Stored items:
§

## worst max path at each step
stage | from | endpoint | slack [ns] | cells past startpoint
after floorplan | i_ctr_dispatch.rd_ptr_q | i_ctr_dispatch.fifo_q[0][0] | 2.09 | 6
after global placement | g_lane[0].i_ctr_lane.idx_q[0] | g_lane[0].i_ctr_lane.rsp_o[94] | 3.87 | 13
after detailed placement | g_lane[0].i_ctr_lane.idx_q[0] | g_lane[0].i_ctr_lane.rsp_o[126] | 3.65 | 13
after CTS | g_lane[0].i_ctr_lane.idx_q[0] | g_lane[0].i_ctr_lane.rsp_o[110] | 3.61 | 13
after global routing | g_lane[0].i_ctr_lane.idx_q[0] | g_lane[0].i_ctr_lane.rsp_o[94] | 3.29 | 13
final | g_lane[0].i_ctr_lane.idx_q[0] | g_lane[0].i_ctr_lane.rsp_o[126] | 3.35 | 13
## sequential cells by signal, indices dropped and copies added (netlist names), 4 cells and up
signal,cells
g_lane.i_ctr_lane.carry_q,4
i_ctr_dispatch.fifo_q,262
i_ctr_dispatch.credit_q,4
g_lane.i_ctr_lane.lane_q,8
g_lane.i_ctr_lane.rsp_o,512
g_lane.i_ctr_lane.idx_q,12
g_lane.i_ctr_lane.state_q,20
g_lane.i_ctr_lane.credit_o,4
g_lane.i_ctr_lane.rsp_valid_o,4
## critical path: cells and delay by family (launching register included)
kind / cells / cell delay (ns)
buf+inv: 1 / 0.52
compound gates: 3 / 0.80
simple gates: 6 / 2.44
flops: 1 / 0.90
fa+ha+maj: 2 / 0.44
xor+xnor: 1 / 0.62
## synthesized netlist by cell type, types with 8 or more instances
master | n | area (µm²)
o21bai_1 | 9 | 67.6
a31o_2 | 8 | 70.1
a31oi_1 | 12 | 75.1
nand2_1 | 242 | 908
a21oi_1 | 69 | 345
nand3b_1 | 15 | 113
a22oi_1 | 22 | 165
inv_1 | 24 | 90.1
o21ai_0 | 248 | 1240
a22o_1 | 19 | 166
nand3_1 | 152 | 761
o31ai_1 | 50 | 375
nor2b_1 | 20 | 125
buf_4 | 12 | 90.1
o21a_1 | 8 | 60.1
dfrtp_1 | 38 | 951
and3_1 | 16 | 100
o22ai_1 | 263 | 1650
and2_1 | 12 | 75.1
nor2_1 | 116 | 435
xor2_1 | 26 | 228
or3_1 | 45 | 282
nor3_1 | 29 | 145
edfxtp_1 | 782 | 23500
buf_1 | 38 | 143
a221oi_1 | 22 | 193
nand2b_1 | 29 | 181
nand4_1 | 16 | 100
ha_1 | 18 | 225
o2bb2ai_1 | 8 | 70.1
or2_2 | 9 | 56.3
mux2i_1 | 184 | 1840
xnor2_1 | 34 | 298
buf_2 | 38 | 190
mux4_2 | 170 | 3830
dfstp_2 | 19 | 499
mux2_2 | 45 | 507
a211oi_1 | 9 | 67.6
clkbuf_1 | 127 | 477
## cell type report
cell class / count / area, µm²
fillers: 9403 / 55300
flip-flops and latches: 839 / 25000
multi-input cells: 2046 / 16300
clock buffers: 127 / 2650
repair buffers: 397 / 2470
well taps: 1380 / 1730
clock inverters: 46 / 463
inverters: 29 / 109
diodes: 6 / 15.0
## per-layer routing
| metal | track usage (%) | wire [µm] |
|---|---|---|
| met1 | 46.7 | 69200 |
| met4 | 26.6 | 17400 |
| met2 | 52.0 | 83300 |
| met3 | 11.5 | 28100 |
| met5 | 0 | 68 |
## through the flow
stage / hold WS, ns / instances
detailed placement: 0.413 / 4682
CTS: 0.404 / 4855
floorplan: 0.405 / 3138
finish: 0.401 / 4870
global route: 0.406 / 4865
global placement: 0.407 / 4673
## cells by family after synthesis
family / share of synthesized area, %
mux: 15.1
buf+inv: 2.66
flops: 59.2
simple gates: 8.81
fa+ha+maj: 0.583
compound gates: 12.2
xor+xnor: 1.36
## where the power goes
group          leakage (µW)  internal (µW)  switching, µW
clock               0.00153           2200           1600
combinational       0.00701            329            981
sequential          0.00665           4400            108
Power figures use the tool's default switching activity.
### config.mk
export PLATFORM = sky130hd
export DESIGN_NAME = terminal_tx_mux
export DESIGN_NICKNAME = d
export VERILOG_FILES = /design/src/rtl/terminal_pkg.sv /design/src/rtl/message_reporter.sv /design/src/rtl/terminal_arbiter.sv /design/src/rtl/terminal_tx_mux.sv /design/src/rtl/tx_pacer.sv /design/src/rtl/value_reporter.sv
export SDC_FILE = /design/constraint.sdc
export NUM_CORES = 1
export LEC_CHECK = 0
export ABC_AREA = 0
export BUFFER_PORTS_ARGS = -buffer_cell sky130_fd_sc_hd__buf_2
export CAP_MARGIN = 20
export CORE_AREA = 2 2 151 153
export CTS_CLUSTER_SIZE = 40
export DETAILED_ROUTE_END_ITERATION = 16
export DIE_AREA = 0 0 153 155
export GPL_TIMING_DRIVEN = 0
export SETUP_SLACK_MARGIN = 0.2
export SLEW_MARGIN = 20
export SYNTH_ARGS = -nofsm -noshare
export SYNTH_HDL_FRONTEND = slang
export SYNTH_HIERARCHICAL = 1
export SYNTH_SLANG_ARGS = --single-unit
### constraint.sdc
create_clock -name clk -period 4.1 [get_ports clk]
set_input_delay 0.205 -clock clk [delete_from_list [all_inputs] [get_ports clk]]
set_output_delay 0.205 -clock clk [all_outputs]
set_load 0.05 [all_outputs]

§

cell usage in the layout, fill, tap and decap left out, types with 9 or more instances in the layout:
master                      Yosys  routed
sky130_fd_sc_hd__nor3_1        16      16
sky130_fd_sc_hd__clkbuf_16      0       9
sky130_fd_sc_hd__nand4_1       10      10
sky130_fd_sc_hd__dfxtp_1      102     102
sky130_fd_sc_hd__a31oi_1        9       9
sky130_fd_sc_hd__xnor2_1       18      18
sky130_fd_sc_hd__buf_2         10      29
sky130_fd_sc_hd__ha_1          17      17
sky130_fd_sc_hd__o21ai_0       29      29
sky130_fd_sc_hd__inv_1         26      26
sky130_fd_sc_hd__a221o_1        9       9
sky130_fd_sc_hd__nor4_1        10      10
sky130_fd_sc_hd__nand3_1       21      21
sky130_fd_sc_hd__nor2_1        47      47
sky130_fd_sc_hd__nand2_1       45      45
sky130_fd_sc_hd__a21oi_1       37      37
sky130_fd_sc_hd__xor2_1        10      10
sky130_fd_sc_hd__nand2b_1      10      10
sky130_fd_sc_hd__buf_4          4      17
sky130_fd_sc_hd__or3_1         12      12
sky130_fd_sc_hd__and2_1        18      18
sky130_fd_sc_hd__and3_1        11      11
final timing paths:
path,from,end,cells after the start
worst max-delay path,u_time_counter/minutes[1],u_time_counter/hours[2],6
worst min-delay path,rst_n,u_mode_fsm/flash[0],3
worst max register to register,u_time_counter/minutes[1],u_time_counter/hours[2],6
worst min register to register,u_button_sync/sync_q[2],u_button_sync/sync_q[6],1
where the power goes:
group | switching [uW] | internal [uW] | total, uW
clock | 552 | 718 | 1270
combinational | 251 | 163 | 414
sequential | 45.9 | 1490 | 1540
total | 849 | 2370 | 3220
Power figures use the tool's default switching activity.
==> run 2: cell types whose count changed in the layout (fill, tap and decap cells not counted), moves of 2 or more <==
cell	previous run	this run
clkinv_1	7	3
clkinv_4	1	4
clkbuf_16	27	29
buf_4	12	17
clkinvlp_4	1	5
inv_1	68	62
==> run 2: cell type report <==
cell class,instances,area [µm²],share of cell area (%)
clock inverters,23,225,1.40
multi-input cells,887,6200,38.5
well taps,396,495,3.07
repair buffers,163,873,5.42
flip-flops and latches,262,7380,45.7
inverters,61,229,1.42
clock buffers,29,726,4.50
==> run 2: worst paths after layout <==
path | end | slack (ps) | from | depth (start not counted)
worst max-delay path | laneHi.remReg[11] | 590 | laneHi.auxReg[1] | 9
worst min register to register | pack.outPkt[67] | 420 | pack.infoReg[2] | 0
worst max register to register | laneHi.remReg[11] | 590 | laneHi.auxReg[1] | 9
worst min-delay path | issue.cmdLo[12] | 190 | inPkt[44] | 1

§

WHAT NEEDS TO BE DONE:
Collect from the data above every line that includes "buffers".

RESPONSE FOR THIS EXERCISE:
clock buffers: 127 / 2650
repair buffers: 397 / 2470
repair buffers,163,873,5.42
clock buffers,29,726,4.50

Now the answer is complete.